# Problem to work on
Return, unaltered, every line from the beginning of the material below up to and including the one with "- Build 29 against".

# Information shown

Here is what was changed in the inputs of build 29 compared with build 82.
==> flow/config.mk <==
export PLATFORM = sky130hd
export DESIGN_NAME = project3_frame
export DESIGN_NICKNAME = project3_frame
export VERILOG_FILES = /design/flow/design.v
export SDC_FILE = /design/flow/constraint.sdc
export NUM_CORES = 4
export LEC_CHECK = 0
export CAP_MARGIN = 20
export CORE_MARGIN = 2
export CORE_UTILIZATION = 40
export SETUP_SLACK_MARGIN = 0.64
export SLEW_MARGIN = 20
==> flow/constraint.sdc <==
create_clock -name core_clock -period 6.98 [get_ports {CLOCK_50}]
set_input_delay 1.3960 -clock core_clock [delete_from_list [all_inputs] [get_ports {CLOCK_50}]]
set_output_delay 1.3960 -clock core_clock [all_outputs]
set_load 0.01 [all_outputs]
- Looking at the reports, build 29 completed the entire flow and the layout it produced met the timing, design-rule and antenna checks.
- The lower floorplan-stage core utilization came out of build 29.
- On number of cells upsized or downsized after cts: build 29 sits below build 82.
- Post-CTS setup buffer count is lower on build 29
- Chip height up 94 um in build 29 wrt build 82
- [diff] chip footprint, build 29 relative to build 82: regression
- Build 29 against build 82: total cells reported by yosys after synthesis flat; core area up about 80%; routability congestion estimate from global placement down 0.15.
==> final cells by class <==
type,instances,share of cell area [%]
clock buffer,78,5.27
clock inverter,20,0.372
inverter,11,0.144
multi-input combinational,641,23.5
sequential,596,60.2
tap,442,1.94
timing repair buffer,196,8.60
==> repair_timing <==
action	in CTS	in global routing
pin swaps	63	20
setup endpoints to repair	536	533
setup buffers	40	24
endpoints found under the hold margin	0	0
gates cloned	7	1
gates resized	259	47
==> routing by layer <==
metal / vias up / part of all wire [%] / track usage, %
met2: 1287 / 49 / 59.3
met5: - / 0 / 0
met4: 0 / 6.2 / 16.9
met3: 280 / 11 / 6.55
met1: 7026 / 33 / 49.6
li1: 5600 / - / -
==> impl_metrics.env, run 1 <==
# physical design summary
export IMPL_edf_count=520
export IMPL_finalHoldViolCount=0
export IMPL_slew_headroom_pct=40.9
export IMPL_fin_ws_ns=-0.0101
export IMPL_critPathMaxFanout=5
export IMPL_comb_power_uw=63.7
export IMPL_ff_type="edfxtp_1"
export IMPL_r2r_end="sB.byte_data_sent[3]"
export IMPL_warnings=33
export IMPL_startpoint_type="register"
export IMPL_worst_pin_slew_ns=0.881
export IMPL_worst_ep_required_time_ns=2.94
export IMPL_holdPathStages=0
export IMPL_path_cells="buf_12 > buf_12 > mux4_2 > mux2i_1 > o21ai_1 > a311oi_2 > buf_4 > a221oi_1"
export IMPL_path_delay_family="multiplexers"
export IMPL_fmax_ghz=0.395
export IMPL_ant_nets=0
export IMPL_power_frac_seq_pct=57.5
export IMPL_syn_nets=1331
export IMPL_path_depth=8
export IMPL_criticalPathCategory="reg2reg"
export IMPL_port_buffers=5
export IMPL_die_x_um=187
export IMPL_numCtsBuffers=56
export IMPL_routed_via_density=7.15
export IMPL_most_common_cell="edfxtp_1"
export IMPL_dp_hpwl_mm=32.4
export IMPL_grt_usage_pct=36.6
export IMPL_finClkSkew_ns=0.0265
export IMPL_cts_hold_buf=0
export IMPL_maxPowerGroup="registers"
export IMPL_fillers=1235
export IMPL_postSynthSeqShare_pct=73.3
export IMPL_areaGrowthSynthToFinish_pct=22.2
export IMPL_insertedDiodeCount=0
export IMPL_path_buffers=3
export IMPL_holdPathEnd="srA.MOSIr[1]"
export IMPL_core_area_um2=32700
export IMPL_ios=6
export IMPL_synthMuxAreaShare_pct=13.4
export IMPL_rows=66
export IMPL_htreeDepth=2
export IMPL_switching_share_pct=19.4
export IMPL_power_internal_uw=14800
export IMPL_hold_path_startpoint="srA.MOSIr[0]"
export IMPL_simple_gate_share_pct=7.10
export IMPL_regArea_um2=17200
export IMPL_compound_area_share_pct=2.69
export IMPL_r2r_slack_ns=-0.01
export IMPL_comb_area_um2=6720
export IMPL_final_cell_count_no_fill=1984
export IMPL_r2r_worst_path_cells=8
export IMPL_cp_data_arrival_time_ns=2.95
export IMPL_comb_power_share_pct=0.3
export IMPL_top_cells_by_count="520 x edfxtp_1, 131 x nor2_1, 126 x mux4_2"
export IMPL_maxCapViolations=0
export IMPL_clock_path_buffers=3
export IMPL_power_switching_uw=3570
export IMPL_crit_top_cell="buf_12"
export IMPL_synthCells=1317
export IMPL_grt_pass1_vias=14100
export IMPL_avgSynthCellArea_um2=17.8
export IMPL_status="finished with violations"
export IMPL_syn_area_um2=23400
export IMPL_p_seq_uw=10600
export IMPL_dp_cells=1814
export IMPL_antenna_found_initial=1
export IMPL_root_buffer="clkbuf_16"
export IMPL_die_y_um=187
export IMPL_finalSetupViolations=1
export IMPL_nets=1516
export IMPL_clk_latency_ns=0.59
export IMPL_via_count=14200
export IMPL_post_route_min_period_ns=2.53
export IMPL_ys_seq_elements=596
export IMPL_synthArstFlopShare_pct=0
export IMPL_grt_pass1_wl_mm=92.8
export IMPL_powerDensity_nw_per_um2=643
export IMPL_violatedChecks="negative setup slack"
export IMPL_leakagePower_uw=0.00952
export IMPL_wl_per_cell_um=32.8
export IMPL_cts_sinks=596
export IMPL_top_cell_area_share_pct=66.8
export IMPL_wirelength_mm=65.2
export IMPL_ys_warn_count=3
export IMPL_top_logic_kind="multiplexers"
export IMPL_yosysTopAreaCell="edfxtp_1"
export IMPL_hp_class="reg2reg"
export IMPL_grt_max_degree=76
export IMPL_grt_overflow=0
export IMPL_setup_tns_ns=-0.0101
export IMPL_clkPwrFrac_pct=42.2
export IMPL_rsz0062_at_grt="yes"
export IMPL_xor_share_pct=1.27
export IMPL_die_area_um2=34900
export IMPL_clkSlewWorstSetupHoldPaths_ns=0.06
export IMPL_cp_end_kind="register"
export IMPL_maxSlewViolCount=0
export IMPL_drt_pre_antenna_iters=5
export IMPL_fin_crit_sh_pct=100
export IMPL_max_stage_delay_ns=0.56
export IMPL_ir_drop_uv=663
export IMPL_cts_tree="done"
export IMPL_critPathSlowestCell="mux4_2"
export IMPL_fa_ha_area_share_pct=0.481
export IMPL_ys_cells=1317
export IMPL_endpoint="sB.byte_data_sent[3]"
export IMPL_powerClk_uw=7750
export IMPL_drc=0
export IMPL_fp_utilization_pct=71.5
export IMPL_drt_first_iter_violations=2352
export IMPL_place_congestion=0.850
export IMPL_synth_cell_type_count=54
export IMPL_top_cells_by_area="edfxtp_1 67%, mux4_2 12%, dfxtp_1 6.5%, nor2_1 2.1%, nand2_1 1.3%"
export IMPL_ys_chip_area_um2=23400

# Task result
Here is what was changed in the inputs of build 29 compared with build 82.
==> flow/config.mk <==
export PLATFORM = sky130hd
export DESIGN_NAME = project3_frame
export DESIGN_NICKNAME = project3_frame
export VERILOG_FILES = /design/flow/design.v
export SDC_FILE = /design/flow/constraint.sdc
export NUM_CORES = 4
export LEC_CHECK = 0
export CAP_MARGIN = 20
export CORE_MARGIN = 2
export CORE_UTILIZATION = 40
export SETUP_SLACK_MARGIN = 0.64
export SLEW_MARGIN = 20
==> flow/constraint.sdc <==
create_clock -name core_clock -period 6.98 [get_ports {CLOCK_50}]
set_input_delay 1.3960 -clock core_clock [delete_from_list [all_inputs] [get_ports {CLOCK_50}]]
set_output_delay 1.3960 -clock core_clock [all_outputs]
set_load 0.01 [all_outputs]
- Looking at the reports, build 29 completed the entire flow and the layout it produced met the timing, design-rule and antenna checks.
- The lower floorplan-stage core utilization came out of build 29.
- On number of cells upsized or downsized after cts: build 29 sits below build 82.
- Post-CTS setup buffer count is lower on build 29
- Chip height up 94 um in build 29 wrt build 82
- [diff] chip footprint, build 29 relative to build 82: regression
- Build 29 against build 82: total cells reported by yosys after synthesis flat; core area up about 80%; routability congestion estimate from global placement down 0.15.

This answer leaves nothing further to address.